• _WORK INSTRUCTIONS_: Given the records below, set each one down again exactly as it reads.

===============

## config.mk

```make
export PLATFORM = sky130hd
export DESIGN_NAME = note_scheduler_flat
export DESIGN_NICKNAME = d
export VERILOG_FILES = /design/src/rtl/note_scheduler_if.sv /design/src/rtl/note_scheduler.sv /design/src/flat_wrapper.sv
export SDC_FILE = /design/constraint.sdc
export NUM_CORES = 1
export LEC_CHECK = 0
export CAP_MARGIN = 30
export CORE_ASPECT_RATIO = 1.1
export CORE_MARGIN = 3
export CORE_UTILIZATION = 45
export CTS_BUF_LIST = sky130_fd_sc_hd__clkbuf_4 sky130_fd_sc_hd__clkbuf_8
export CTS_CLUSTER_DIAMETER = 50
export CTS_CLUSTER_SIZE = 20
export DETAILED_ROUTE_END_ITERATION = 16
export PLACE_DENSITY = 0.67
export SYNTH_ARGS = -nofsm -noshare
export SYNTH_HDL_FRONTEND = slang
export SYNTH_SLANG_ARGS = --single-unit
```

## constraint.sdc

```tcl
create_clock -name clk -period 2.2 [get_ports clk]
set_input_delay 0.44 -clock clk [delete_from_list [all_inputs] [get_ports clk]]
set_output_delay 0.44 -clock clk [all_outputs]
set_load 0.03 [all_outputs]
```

===============

• _SOLUTION TO THIS EXERCISE_:
## config.mk

```make
export PLATFORM = sky130hd
export DESIGN_NAME = note_scheduler_flat
export DESIGN_NICKNAME = d
export VERILOG_FILES = /design/src/rtl/note_scheduler_if.sv /design/src/rtl/note_scheduler.sv /design/src/flat_wrapper.sv
export SDC_FILE = /design/constraint.sdc
export NUM_CORES = 1
export LEC_CHECK = 0
export CAP_MARGIN = 30
export CORE_ASPECT_RATIO = 1.1
export CORE_MARGIN = 3
export CORE_UTILIZATION = 45
export CTS_BUF_LIST = sky130_fd_sc_hd__clkbuf_4 sky130_fd_sc_hd__clkbuf_8
export CTS_CLUSTER_DIAMETER = 50
export CTS_CLUSTER_SIZE = 20
export DETAILED_ROUTE_END_ITERATION = 16
export PLACE_DENSITY = 0.67
export SYNTH_ARGS = -nofsm -noshare
export SYNTH_HDL_FRONTEND = slang
export SYNTH_SLANG_ARGS = --single-unit
```

## constraint.sdc

```tcl
create_clock -name clk -period 2.2 [get_ports clk]
set_input_delay 0.44 -clock clk [delete_from_list [all_inputs] [get_ports clk]]
set_output_delay 0.44 -clock clk [all_outputs]
set_load 0.03 [all_outputs]
```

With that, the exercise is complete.